THE TASK: Please copy every line of the data in which the string "decap" appears.

[Stored data]
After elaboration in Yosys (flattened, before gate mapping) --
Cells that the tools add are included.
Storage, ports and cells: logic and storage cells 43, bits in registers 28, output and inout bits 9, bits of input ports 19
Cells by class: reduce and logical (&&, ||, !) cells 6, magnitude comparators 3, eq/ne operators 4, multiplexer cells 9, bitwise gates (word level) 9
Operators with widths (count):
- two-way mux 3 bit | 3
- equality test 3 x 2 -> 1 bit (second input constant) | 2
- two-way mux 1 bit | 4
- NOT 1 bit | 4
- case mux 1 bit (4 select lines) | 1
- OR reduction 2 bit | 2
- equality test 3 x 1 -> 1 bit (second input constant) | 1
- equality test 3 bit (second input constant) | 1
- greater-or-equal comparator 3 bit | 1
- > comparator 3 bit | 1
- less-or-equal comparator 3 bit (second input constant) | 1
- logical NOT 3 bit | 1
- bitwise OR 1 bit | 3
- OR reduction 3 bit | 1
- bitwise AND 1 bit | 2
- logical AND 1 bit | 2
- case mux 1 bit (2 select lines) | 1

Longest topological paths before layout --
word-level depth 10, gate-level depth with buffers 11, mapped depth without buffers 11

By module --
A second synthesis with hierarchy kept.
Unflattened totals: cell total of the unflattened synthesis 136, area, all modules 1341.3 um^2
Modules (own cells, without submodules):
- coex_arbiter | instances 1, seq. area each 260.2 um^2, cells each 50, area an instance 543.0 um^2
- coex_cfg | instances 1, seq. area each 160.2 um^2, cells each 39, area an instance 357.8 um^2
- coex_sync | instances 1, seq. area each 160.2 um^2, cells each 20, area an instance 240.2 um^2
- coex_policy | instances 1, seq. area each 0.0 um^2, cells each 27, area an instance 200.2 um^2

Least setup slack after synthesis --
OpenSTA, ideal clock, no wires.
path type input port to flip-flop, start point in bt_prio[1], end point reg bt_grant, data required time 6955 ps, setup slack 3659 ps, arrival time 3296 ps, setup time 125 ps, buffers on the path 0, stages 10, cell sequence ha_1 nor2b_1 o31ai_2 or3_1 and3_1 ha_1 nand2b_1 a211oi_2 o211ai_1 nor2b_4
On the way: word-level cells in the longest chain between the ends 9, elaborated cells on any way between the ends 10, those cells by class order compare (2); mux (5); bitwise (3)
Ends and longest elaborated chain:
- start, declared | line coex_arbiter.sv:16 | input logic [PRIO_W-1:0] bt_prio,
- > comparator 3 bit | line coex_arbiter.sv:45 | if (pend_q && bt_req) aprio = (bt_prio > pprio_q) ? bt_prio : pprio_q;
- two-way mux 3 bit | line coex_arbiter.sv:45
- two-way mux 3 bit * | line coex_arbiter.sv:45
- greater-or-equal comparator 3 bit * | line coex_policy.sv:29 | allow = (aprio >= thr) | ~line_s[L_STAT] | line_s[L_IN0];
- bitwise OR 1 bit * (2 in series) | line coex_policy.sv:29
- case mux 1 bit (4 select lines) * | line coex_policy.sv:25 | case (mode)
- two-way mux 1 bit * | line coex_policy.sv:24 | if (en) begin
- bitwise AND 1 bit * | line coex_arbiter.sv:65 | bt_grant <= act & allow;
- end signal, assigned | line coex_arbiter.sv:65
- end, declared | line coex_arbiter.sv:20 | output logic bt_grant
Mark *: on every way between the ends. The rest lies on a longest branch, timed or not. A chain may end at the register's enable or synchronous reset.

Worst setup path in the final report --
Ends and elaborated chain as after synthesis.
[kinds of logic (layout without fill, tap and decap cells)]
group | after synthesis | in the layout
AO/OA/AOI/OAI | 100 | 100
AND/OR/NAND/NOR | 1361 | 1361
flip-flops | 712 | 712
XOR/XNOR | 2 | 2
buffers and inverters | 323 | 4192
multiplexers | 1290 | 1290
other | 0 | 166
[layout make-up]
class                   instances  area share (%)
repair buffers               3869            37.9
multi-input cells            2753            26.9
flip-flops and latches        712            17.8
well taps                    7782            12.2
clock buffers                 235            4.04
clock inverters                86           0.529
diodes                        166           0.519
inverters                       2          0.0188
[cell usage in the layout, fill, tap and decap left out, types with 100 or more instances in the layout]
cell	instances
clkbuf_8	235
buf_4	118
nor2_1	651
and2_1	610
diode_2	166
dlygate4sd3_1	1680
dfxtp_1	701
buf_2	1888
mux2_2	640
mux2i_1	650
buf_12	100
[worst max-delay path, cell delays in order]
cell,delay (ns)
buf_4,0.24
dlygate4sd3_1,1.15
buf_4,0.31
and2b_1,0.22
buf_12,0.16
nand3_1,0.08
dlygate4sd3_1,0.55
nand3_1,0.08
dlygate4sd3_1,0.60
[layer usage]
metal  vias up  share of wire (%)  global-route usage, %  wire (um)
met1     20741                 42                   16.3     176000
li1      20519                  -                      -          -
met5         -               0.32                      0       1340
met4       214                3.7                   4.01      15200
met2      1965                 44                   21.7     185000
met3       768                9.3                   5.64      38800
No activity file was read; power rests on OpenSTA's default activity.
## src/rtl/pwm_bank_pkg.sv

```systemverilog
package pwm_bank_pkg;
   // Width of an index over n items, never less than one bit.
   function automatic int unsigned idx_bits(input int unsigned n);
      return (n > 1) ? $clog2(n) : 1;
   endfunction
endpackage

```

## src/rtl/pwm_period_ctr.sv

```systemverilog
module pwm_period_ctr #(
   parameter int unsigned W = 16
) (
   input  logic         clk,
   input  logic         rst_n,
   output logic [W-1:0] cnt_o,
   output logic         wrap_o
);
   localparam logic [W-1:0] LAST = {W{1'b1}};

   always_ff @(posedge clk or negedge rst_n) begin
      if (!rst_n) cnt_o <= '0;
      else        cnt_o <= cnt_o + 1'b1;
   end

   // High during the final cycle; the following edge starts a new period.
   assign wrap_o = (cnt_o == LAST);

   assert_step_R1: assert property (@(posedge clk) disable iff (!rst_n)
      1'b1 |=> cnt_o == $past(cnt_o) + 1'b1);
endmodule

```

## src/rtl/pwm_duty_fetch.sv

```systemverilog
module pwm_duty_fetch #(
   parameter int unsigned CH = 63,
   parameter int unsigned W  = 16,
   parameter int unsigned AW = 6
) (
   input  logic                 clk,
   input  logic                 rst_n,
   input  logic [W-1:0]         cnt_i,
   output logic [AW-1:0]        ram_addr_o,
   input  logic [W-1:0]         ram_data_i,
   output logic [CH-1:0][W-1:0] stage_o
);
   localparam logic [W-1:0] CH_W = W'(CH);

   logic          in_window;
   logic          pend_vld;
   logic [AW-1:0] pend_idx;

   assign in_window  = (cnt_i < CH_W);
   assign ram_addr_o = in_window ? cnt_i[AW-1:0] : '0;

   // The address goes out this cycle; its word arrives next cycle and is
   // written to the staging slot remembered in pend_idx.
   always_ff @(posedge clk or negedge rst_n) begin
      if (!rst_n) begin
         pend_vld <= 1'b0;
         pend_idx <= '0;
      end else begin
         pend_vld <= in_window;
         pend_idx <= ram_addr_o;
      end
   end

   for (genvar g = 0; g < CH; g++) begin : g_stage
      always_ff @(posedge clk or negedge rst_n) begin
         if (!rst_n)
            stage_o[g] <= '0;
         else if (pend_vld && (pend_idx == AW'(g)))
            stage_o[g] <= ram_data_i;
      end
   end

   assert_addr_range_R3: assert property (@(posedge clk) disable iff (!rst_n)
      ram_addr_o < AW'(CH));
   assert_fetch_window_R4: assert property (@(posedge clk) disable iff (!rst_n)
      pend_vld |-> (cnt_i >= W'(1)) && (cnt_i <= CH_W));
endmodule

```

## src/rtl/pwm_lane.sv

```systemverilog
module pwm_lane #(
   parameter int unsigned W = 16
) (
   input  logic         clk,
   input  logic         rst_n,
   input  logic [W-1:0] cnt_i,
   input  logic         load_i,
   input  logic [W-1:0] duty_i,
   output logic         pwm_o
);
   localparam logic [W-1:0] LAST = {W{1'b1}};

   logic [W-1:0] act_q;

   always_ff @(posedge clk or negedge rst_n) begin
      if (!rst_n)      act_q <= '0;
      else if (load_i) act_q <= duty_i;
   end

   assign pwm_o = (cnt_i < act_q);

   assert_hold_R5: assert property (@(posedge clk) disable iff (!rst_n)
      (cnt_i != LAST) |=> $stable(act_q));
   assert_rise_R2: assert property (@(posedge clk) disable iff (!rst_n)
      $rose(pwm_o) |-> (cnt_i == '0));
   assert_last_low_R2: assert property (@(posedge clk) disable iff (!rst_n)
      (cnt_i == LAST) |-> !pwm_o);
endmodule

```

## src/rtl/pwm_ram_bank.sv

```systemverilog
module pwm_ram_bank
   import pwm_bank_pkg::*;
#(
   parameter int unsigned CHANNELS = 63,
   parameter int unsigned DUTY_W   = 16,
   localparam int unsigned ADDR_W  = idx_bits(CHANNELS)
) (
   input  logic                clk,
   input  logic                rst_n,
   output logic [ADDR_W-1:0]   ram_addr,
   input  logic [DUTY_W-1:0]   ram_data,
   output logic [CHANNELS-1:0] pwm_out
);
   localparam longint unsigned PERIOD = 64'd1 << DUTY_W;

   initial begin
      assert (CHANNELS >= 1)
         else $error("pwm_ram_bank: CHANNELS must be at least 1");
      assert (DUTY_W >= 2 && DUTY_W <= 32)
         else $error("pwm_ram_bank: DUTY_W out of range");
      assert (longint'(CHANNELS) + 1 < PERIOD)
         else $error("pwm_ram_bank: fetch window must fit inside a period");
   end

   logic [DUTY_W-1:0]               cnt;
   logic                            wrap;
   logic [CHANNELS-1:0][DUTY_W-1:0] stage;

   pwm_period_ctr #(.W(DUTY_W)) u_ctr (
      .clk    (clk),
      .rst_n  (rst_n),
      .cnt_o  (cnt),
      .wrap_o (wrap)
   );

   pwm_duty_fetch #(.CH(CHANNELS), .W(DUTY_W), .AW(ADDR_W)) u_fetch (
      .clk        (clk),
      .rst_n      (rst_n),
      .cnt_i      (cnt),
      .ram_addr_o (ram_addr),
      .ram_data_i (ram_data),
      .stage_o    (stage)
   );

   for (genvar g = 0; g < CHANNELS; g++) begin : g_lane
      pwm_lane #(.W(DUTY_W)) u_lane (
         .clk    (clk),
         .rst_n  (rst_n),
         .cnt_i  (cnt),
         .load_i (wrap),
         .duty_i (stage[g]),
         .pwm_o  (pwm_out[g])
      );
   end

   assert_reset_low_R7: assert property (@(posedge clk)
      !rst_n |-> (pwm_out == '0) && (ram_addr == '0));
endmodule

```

--

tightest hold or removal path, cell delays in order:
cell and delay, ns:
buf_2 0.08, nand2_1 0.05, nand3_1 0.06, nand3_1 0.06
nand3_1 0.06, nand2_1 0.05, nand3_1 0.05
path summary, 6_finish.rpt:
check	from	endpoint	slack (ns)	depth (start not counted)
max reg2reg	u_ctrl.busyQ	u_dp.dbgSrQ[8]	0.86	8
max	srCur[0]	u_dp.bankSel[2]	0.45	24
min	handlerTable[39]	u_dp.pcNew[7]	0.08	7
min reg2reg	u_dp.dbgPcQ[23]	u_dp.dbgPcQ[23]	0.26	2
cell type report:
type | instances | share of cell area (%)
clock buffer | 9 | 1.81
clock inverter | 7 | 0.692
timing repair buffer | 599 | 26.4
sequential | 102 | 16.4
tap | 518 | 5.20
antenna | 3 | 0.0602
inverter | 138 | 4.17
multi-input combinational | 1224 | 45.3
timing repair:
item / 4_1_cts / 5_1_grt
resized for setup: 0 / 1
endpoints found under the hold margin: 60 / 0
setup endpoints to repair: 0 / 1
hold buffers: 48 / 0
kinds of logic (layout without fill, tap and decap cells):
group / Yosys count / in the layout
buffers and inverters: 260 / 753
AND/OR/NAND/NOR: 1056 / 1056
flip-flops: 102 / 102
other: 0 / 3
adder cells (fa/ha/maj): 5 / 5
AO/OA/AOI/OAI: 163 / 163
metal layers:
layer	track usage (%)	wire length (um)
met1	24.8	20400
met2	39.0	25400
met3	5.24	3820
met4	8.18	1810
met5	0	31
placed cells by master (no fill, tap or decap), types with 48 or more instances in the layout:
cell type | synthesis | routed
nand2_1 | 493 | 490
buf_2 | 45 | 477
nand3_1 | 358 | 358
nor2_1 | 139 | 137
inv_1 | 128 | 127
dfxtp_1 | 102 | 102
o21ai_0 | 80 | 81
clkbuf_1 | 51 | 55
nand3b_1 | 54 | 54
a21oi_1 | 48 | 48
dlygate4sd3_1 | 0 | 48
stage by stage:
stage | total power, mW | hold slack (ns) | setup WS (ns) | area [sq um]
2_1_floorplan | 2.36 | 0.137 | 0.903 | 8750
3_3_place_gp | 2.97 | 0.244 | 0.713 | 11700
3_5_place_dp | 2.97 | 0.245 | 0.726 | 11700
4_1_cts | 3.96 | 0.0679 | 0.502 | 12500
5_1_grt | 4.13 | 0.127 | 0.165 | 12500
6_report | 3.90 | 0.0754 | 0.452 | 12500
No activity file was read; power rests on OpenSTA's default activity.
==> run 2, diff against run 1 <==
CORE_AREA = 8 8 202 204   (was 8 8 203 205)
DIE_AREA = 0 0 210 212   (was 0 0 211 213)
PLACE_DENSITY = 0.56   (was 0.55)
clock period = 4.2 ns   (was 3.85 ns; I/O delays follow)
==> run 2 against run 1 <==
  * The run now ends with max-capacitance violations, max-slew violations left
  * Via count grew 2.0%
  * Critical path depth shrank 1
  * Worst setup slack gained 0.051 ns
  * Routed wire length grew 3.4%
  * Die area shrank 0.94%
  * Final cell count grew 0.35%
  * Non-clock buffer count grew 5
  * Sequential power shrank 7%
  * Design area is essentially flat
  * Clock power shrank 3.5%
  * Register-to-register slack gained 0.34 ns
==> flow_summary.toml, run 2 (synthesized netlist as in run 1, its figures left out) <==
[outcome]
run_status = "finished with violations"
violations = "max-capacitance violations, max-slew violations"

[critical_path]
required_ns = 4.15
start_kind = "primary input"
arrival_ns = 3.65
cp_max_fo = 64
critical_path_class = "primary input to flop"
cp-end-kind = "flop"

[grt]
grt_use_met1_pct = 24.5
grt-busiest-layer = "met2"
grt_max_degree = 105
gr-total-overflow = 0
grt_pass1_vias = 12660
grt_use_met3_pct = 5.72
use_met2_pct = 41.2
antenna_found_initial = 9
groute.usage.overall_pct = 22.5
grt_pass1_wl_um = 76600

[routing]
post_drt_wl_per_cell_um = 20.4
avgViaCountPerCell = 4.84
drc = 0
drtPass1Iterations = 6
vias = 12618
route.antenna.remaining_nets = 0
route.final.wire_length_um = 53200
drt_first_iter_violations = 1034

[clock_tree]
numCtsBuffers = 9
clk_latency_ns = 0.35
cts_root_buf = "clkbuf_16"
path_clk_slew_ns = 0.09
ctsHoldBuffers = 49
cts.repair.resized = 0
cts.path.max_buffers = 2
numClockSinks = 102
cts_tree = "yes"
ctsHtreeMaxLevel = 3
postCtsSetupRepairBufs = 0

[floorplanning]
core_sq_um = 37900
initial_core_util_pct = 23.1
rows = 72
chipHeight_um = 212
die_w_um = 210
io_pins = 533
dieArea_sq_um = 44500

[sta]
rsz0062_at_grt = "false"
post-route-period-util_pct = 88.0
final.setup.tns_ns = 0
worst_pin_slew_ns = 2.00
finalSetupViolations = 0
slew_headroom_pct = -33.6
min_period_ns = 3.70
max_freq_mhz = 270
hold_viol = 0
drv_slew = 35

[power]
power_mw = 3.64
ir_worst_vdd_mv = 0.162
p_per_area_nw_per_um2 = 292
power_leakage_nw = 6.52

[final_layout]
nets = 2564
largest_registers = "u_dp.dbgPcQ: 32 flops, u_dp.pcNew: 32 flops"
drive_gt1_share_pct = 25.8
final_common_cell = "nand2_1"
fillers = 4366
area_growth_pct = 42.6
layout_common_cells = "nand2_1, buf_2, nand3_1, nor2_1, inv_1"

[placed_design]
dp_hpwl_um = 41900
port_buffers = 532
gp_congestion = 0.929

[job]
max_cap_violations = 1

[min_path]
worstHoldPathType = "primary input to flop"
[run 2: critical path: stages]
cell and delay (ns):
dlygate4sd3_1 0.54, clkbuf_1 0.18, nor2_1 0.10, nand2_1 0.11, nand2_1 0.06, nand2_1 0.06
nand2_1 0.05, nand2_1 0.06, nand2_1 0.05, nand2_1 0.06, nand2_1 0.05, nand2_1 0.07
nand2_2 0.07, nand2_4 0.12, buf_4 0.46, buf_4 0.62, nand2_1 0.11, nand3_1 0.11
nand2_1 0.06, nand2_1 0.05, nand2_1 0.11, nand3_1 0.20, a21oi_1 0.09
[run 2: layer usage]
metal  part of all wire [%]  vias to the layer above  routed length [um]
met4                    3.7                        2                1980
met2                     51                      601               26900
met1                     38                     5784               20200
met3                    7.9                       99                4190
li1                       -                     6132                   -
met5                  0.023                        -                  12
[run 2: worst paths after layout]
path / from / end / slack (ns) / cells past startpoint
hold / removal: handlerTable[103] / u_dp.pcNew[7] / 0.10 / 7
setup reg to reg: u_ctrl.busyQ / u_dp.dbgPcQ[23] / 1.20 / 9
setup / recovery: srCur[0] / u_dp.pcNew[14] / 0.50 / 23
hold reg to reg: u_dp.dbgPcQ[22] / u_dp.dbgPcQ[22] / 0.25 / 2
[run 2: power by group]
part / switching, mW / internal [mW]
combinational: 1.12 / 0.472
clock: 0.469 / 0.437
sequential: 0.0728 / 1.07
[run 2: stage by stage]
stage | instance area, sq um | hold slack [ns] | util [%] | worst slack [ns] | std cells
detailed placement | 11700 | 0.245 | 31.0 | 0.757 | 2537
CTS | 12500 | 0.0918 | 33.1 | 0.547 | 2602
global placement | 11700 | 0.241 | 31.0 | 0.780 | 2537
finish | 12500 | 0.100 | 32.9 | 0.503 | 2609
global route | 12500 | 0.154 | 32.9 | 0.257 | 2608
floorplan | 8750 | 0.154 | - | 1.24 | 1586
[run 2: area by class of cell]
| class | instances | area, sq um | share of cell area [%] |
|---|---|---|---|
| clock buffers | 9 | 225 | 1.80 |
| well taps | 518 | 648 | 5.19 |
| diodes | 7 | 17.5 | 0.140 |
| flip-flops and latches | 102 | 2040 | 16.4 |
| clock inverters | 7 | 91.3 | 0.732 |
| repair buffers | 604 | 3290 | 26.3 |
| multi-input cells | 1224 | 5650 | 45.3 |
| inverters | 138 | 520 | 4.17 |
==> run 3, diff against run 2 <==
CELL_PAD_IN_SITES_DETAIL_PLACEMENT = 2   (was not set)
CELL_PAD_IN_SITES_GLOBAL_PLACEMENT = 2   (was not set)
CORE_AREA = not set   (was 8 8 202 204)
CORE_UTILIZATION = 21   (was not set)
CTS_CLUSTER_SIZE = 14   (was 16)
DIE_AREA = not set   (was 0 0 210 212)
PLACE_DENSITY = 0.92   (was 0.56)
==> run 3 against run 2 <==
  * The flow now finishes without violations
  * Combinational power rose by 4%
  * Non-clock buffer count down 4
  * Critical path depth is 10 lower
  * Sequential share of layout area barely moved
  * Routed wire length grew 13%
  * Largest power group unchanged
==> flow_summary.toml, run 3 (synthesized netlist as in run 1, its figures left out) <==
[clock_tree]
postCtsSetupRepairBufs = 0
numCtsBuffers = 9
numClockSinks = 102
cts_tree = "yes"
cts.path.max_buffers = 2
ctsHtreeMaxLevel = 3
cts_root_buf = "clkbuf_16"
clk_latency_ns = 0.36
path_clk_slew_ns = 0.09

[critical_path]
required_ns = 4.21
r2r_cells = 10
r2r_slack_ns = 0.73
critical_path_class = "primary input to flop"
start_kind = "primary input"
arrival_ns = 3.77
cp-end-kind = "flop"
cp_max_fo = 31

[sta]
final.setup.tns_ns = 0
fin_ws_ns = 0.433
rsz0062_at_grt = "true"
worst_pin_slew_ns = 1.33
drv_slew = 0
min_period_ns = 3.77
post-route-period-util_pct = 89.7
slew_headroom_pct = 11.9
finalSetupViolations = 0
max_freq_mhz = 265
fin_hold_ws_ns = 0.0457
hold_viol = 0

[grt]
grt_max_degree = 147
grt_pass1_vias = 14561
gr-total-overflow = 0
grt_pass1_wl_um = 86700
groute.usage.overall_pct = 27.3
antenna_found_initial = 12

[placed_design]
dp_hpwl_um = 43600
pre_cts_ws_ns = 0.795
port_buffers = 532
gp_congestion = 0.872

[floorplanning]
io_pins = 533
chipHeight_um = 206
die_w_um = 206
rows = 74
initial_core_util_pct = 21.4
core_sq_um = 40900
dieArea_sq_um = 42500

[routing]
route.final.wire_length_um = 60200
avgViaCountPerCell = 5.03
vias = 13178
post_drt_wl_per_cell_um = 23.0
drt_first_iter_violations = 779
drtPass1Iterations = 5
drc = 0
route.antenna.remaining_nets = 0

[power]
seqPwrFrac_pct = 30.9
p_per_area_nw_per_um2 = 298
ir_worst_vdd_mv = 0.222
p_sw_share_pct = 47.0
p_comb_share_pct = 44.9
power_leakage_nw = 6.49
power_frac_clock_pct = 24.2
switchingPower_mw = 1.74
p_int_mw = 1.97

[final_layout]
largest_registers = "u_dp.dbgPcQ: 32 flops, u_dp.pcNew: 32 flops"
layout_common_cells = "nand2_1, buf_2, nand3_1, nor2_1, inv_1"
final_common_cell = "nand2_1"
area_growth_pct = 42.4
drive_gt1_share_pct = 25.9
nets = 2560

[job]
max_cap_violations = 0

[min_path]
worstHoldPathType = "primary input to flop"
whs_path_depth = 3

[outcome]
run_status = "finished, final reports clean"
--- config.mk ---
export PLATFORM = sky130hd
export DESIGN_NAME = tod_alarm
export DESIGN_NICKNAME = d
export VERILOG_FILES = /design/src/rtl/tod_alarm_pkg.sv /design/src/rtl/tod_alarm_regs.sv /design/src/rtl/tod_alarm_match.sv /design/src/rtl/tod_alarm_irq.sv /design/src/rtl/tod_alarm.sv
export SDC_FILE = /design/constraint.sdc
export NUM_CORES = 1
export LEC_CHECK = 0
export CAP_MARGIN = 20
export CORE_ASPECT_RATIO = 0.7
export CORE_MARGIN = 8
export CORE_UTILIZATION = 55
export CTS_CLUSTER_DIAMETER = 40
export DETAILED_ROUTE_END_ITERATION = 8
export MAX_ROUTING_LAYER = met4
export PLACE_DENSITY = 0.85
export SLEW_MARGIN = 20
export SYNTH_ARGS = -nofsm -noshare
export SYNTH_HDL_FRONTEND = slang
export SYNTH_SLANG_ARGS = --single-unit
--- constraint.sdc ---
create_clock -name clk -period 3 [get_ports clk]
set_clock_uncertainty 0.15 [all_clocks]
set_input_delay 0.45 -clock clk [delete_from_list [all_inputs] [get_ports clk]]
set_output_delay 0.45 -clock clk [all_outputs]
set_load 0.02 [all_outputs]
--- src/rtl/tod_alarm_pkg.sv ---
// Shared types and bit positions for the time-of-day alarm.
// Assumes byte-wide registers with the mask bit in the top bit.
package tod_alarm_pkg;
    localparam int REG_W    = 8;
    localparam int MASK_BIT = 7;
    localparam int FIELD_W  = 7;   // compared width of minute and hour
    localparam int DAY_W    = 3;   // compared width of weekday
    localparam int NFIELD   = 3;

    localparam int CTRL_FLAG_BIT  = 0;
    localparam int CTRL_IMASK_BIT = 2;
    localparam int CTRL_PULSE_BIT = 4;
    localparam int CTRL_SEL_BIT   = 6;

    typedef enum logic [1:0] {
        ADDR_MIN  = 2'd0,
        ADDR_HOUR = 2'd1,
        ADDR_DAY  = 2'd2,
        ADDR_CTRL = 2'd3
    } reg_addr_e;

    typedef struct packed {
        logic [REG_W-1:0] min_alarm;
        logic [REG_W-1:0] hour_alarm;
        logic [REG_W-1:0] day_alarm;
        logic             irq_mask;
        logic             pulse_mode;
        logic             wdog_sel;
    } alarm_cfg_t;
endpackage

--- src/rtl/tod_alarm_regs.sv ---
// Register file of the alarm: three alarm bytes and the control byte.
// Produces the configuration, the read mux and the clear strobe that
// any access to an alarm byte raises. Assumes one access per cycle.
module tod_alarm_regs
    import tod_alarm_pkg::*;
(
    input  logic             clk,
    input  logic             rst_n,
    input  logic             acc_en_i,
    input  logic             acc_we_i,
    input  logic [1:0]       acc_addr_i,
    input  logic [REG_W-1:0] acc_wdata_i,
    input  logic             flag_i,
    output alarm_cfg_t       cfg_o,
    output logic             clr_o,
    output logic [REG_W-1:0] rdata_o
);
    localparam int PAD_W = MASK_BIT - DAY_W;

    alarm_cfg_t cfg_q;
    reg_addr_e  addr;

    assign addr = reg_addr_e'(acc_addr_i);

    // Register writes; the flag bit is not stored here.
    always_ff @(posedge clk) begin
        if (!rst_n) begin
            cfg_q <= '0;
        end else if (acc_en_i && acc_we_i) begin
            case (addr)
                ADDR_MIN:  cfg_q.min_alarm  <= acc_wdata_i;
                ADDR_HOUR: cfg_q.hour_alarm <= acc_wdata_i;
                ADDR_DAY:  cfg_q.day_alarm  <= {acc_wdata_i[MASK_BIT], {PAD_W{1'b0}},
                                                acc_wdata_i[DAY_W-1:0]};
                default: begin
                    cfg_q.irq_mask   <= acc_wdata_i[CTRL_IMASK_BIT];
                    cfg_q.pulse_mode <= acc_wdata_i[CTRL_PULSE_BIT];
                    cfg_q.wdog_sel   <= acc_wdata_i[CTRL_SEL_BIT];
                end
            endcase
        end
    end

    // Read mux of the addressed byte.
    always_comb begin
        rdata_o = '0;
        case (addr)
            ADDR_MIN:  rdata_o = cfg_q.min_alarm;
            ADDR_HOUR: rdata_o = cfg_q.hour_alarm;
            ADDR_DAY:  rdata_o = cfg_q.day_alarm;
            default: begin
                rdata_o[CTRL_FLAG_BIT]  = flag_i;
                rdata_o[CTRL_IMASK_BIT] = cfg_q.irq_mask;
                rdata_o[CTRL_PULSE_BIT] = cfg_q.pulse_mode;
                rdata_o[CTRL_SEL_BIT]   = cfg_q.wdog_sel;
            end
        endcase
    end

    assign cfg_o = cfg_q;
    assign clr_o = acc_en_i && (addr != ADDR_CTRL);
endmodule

TASK ANSWER:
[kinds of logic (layout without fill, tap and decap cells)]
[cell usage in the layout, fill, tap and decap left out, types with 100 or more instances in the layout]
kinds of logic (layout without fill, tap and decap cells):
placed cells by master (no fill, tap or decap), types with 48 or more instances in the layout:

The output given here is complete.